Appellant had entered a guilty plea and charges of theft of property and aggravated robbery. He was sentenced to 35 years on the robbery charge and 15 years on theft. The sentences were, to be served concurrently. About two months after sentencing appellant filed his Rule 37 petition. The trial court conducted a hearing on the Rule 37 petition on October 3,1978, and overruled the petition in an order dated October 12, 1978. The appellant was represented by the public defender at the Rule 37 hearing. At the request of the court, the order, including the findings of fact and conclusions of law, was prepared by the prosecuting attorney.
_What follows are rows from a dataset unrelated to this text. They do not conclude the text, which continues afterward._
`config.mk`:
```
export PLATFORM = sky130hd
export DESIGN_NAME = rvfi_trace_buffer
export DESIGN_NICKNAME = d
export VERILOG_FILES = /design/src/rtl/rvfi_trace_buffer.sv
export SDC_FILE = /design/constraint.sdc
export NUM_CORES = 2
export LEC_CHECK = 0
export ABC_AREA = 0
export CAP_MARGIN = 10
export CORE_ASPECT_RATIO = 0.7
export CORE_MARGIN = 3
export CORE_UTILIZATION = 53
export CTS_CLUSTER_DIAMETER = 40
export DETAILED_ROUTE_END_ITERATION = 7
export PLACE_DENSITY_LB_ADDON = 0.08
export SYNTH_ARGS = -nofsm -noshare
export SYNTH_HDL_FRONTEND = slang
export SYNTH_SLANG_ARGS = --single-unit
export TNS_END_PERCENT = 20
```
`constraint.sdc`:
```
create_clock -name clk -period 60.2 [get_ports clk]
set_clock_uncertainty 0.2 [all_clocks]
set_input_delay 6.02 -clock clk [delete_from_list [all_inputs] [get_ports clk]]
set_output_delay 6.02 -clock clk [all_outputs]
set_load 0.02 [all_outputs]
```
`src/rtl/rvfi_trace_buffer.sv`:
```
// RVFI retirement trace buffer: stamps each retirement with rvfi_order, normalises
// the RVFI fields, and queues records for the monitor behind a valid/ready handshake.
module rvfi_trace_buffer #(
  parameter int DEPTH = 8,
  parameter int CNT_W = 16
) (
  input  logic             clk,
  input  logic             reset,
  input  logic             ret_valid_i,
  input  logic [31:0]      ret_insn_i,
  input  logic             ret_trap_i,
  input  logic             ret_halt_i,
  input  logic             ret_intr_i,
  input  logic [1:0]       ret_mode_i,
  input  logic [4:0]       ret_rs1_addr_i,
  input  logic [4:0]       ret_rs2_addr_i,
  input  logic [4:0]       ret_rd_addr_i,
  input  logic [31:0]      ret_rs1_rdata_i,
  input  logic [31:0]      ret_rs2_rdata_i,
  input  logic [31:0]      ret_rd_wdata_i,
  input  logic [31:0]      ret_pc_rdata_i,
  input  logic [31:0]      ret_pc_wdata_i,
  input  logic [31:0]      ret_mem_addr_i,
  input  logic [31:0]      ret_mem_rdata_i,
  input  logic [31:0]      ret_mem_wdata_i,
  input  logic [3:0]       ret_mem_rmask_i,
  input  logic [3:0]       ret_mem_wmask_i,
  output logic             out_valid_o,
  input  logic             out_ready_i,
  output logic [63:0]      out_order_o,
  output logic [31:0]      out_insn_o,
  output logic             out_trap_o,
  output logic             out_halt_o,
  output logic             out_intr_o,
  output logic [1:0]       out_mode_o,
  output logic [1:0]       out_ixl_o,
  output logic [4:0]       out_rs1_addr_o,
  output logic [4:0]       out_rs2_addr_o,
  output logic [4:0]       out_rd_addr_o,
  output logic [31:0]      out_rs1_rdata_o,
  output logic [31:0]      out_rs2_rdata_o,
  output logic [31:0]      out_rd_wdata_o,
  output logic [31:0]      out_pc_rdata_o,
  output logic [31:0]      out_pc_wdata_o,
  output logic [31:0]      out_mem_addr_o,
  output logic [31:0]      out_mem_rdata_o,
  output logic [31:0]      out_mem_wdata_o,
  output logic [3:0]       out_mem_rmask_o,
  output logic [3:0]       out_mem_wmask_o,
  output logic [CNT_W-1:0] drop_cnt_o,
  output logic             overflow_o,
  output logic             halted_o
);
  localparam int AW = $clog2(DEPTH);

  typedef struct packed {
    logic [63:0] order;
    logic [31:0] insn;
    logic        trap;
    logic        halt;
    logic        intr;
    logic [1:0]  mode;
    logic [4:0]  rs1_addr;
    logic [4:0]  rs2_addr;
    logic [4:0]  rd_addr;
    logic [31:0] rs1_rdata;
    logic [31:0] rs2_rdata;
    logic [31:0] rd_wdata;
    logic [31:0] pc_rdata;
    logic [31:0] pc_wdata;
    logic [31:0] mem_addr;
    logic [31:0] mem_rdata;
    logic [31:0] mem_wdata;
    logic [3:0]  mem_rmask;
    logic [3:0]  mem_wmask;
  } rec_t;

  typedef enum logic {RUN, HALTED} state_t;

  state_t           state, state_nxt;
  logic [AW:0]      wr_ptr, rd_ptr;
  rec_t             mem [DEPTH];
  rec_t             wr_rec, head;
  logic [63:0]      order_q;
  logic [CNT_W-1:0] drop_cnt_q;
  logic             ovf_q;
  logic             empty, full, capture, pop, push, drop;

  assign empty   = (wr_ptr == rd_ptr);
  assign full    = ((wr_ptr ^ rd_ptr) == {1'b1, {AW{1'b0}}});
  assign capture = (state == RUN) && ret_valid_i;
  assign pop     = !empty && out_ready_i;
  // A full FIFO still takes the push when the head leaves in the same cycle.
  assign push    = capture && (!full || pop);
  assign drop    = capture && full && !pop;

  always_comb begin
    wr_rec           = '0;
    wr_rec.order     = order_q;
    wr_rec.insn      = ret_insn_i;
    wr_rec.trap      = ret_trap_i;
    wr_rec.halt      = ret_halt_i;
    wr_rec.intr      = ret_intr_i;
    wr_rec.mode      = ret_mode_i;
    wr_rec.rs1_addr  = ret_rs1_addr_i;
    wr_rec.rs2_addr  = ret_rs2_addr_i;
    wr_rec.rd_addr   = ret_rd_addr_i;
    wr_rec.rs1_rdata = ret_rs1_rdata_i;
    wr_rec.rs2_rdata = ret_rs2_rdata_i;
    wr_rec.rd_wdata  = (ret_rd_addr_i == '0) ? '0 : ret_rd_wdata_i;
    wr_rec.pc_rdata  = ret_pc_rdata_i;
    wr_rec.pc_wdata  = ret_pc_wdata_i;
    wr_rec.mem_addr  = (ret_mem_rmask_i == '0 && ret_mem_wmask_i == '0) ? '0 : ret_mem_addr_i;
    wr_rec.mem_rdata = (ret_mem_rmask_i == '0) ? '0 : ret_mem_rdata_i;
    wr_rec.mem_wdata = (ret_mem_wmask_i == '0) ? '0 : ret_mem_wdata_i;
    wr_rec.mem_rmask = ret_mem_rmask_i;
    wr_rec.mem_wmask = ret_mem_wmask_i;
  end

  always_ff @(posedge clk) begin
    if (push) mem[wr_ptr[AW-1:0]] <= wr_rec;
  end

  always_ff @(posedge clk) begin
    if (reset) begin
      wr_ptr     <= '0;
      rd_ptr     <= '0;
      order_q    <= '0;
      drop_cnt_q <= '0;
      ovf_q      <= 1'b0;
    end else begin
      if (push)    wr_ptr  <= wr_ptr + 1'b1;
      if (pop)     rd_ptr  <= rd_ptr + 1'b1;
      if (capture) order_q <= order_q + 64'd1;
      if (drop) begin
        ovf_q <= 1'b1;
        if (drop_cnt_q != '1) drop_cnt_q <= drop_cnt_q + CNT_W'(1);
      end
    end
  end

  // State register / next-state / outputs.
  always_ff @(posedge clk) begin
    if (reset) state <= RUN;
    else       state <= state_nxt;
  end

  always_comb begin
    state_nxt = state;
    if (state == RUN && capture && ret_halt_i) state_nxt = HALTED;
  end

  always_comb begin
    halted_o = (state == HALTED);
  end

  assign head        = empty ? '0 : mem[rd_ptr[AW-1:0]];
  assign out_valid_o = !empty;
  assign drop_cnt_o  = drop_cnt_q;
  assign overflow_o  = ovf_q;
  assign out_ixl_o   = 2'd1;

  assign out_order_o     = head.order;
  assign out_insn_o      = head.insn;
  assign out_trap_o      = head.trap;
  assign out_halt_o      = head.halt;
  assign out_intr_o      = head.intr;
  assign out_mode_o      = head.mode;
  assign out_rs1_addr_o  = head.rs1_addr;
  assign out_rs2_addr_o  = head.rs2_addr;
  assign out_rd_addr_o   = head.rd_addr;
  assign out_rs1_rdata_o = head.rs1_rdata;
  assign out_rs2_rdata_o = head.rs2_rdata;
  assign out_rd_wdata_o  = head.rd_wdata;
  assign out_pc_rdata_o  = head.pc_rdata;
  assign out_pc_wdata_o  = head.pc_wdata;
  assign out_mem_addr_o  = head.mem_addr;
  assign out_mem_rdata_o = head.mem_rdata;
  assign out_mem_wdata_o = head.mem_wdata;
  assign out_mem_rmask_o = head.mem_rmask;
  assign out_mem_wmask_o = head.mem_wmask;
endmodule

```
==> flow_metrics.tcl <==
set metrics [dict create \
    grt_max_degree 152 \
    rows 145 \
    cts-htree-levels 5 \
    pre_cts_ws_ns 47.49 \
    avgSynthCellArea_um2 21.9 \
    grt_usage 0.233 \
    finalSetupTns_ns 0 \
    io_buffers 718 \
    syn_to_final_growth_pct 18.1 \
    die_w_um 575 \
    synth_common_cells "edfxtp_1 (3040), mux4_2 (760), nor2_1 (433)" \
    slew_headroom 0.236 \
    hold_class "flop to flop" \
    synth-edff-count 3040 \
    power_density_nw_per_um2 38.4 \
    tritoncts "built" \
    leakagePower_nw 43.7 \
    synth.distinct_cells 52 \
    fin_crit_ns 12.25 \
    dp_hpwl_um 147000 \
    rsz0062_at_grt "false" \
    drive_above_1_share 0.212 \
    grt_overflow_total 0 \
    yosys_warnings 0 \
    max-vdd-ir-drop_mv 0.0344 \
    critPathLaunchType "flop" \
    fillCellCount 15376 \
    syn_nets 5823 \
    path_max_fanout 50 \
    cts.sinks 3133 \
    postSynthCellCount 5499 \
    clockBufferDepth 4 \
    synth_area_um2 120000 \
    synth_top_area_frac 0.760 \
    synthTopCellsByArea "edfxtp_1 (76%), mux4_2 (14%), mux2i_1 (3.2%)" \
    via_per_inst 5.94 \
    gp_congestion 0.757 \
    arrival_ns 6.03 \
    min_delay_path_depth 2 \
    cts_resized 0 \
    rr_worst_depth 10 \
    grt_pass1_wl_um 403000 \
    regArea_um2 93200 \
    drtIter0Drc 5128 \
    hold_viol_final 0 \
    ys_ff_latch 3133 \
    cts_setup_buffers 0 \
    tightest_slew_ns 1.15 \
    stdcell_count 9660 \
    status "finished, final reports clean" \
    ios 721 \
    min_to "overflow_o" \
    start_util 0.536 \
    worst-setup-path-type "flop to output port" \
    reg2reg_to "mem[1][97]" \
    end_kind "output port" \
    ys_seq_area_frac 0.775 \
    r2r-start "wr_ptr[0]" \
    drtAntennaViolNets 0 \
    synth-main-ff-cell "edfxtp_1" \
    clkTransAtPathRegs_ns 0.06 \
    cap_violations 0 \
    multi_input_area_um2 25900 \
    via_count 57373 \
    numCtsBuffers 338 \
    layout.nets 6683 \
    clk_latency_ns 0.82 \
    first_global_vias 59685 \
    setup_ws_ns 47.95 \
    die_area_um2 233000 \
    setup_viol 0 \
    async_flop_share 0 \
    die_h_um 404 \
    finalMaxSlewViolations 0 \
    fin_crit_sh 0.203 \
    yosysMostFrequentCell "edfxtp_1" \
    first_pass_iters 5 \
    clock.fmax_mhz 81.7 \
    drc 0 \
    required_ns 53.98 \
    place_inst 9032 \
    cts-root-buf "clkbuf_16" \
    wire_per_inst_um 28.2 \
    rrSetupSlack_ns 53.76 \
    min-delay-start "overflow_o" \
    coreArea_um2 224000 \
    synth.largest_area_cell "edfxtp_1" \
    antenna_found_initial 54 \
    drt-total-wl_um 272000 \
    cts_hold_buf 0 \
]
==> worst max-delay path by stage <==
| stage | cells after the start | slack (ns) | start | to |
|---|---|---|---|---|
| 2_1_floorplan | 4 | 12.96 | ret_valid_i | mem[2][0] |
| 3_3_place_gp | 10 | 47.59 | ret_valid_i | mem[1][169] |
| 3_5_place_dp | 10 | 47.49 | ret_valid_i | mem[1][171] |
| 4_1_cts | 7 | 47.67 | flop | out_mem_rdata_o[30] |
| 5_1_grt | 7 | 47.29 | flop | out_mem_rdata_o[30] |
| 6_report | 7 | 47.95 | flop | out_mem_rdata_o[30] |
==> stage by stage <==
stage	hold slack [ns]	util	power (W)	instance area [um^2]
after floorplan	0.270	-	0.00314	120000
after global placement	0.233	0.584	0.00348	131000
after detailed placement	0.252	0.584	0.00348	131000
after CTS	0.261	0.633	0.00552	142000
after global routing	0.282	0.633	0.00566	142000
final	0.265	0.633	0.00546	142000
==> placed cells by master (no fill, tap or decap), types with 9 or more instances in the layout <==
master / synthesis / routed
a21oi_1: 50 / 49
and2_1: 34 / 34
buf_12: 0 / 16
buf_4: 2 / 78
bufinv_16: 0 / 27
clkbuf_1: 148 / 51
clkbuf_16: 0 / 347
clkdlybuf4s50_1: 0 / 717
clkinv_1: 0 / 40
clkinv_2: 0 / 34
clkinv_4: 0 / 19
clkinvlp_4: 0 / 31
dfxtp_1: 93 / 90
diode_2: 0 / 23
edfxtp_1: 3040 / 3040
inv_1: 13 / 13
inv_6: 0 / 36
inv_8: 0 / 9
mux2i_1: 382 / 382
mux4_2: 760 / 760
nand2_1: 32 / 31
nand3_1: 35 / 35
nand4_1: 21 / 21
nor2_1: 433 / 432
nor2b_1: 104 / 104
nor3_1: 11 / 9
nor4_1: 12 / 9
o21ai_0: 14 / 14
o21ai_1: 10 / 10
o31ai_1: 19 / 19
or3_1: 25 / 25
or4_1: 22 / 22
xnor2_1: 20 / 20
xor2_1: 17 / 17
==> final cells by class <==
cell class / count / area share
diodes: 23 / 0.000405
clock buffers: 401 / 0.0628
clock inverters: 204 / 0.0148
inverters: 13 / 0.000344
multi-input cells: 2062 / 0.182
flip-flops and latches: 3133 / 0.656
well taps: 3013 / 0.0266
repair buffers: 811 / 0.0569
==> worst max-delay path: stages (launching register included) <==
cell	delay (ns)
dfxtp_4	0.98
buf_4	0.82
buf_4	0.75
buf_4	0.93
mux4_2	0.60
mux2i_1	0.29
nor2_1	0.07
clkdlybuf4s50_1	0.67
==> power by group <==
group | switching, W | total [W] | internal (W)
clock network | 0.000852 | 0.00204 | 0.00119
logic | 0.000528 | 0.000955 | 0.000426
registers | 0.0000177 | 0.00246 | 0.00244
==> metal layers <==
metal | wire length (um) | global-route usage
met1 | 114000 | 0.331
met5 | 137 | 0
met3 | 16900 | 0.0453
met2 | 134000 | 0.377
met4 | 6840 | 0.0614
==> sequential cells by signal, summed over array words and instances, names as in the netlist, named ones only <==
name,cells
overflow_o,1
mem,3040
rd_ptr,4
wr_ptr,4
order_q,64
halted_o,1
drop_cnt_o,16
==> kinds of logic (layout without fill, tap and decap cells) <==
family,count (synthesis),count (layout),synth area share
AO/OA/AOI/OAI,96,96,0.00448
XOR/XNOR,37,37,0.00270
adder cells (fa/ha/maj),4,4,0.000416
buffers and inverters,304,1429,0.0105
flip-flops,3133,3133,0.775
multiplexers,1148,1148,0.175
other,2,25,0.0000625
AND/OR/NAND/NOR,775,775,0.0320
(Power assumes the default switching activity.)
Appellant was granted a belated appeal from this ruling on June 18, 1979.
Appellant and an accomplice were accused of using threats of physical force while taking property, having a value in excess of $100, from Thomas and Katherine Ladd on September 19, 1977. The accomplice
The Court: Is anybody forcing you to do this?
Defendant Scott: No, sir.
The Court: You’re doing it of your own free will?
Defendant Scott: Yes, sir.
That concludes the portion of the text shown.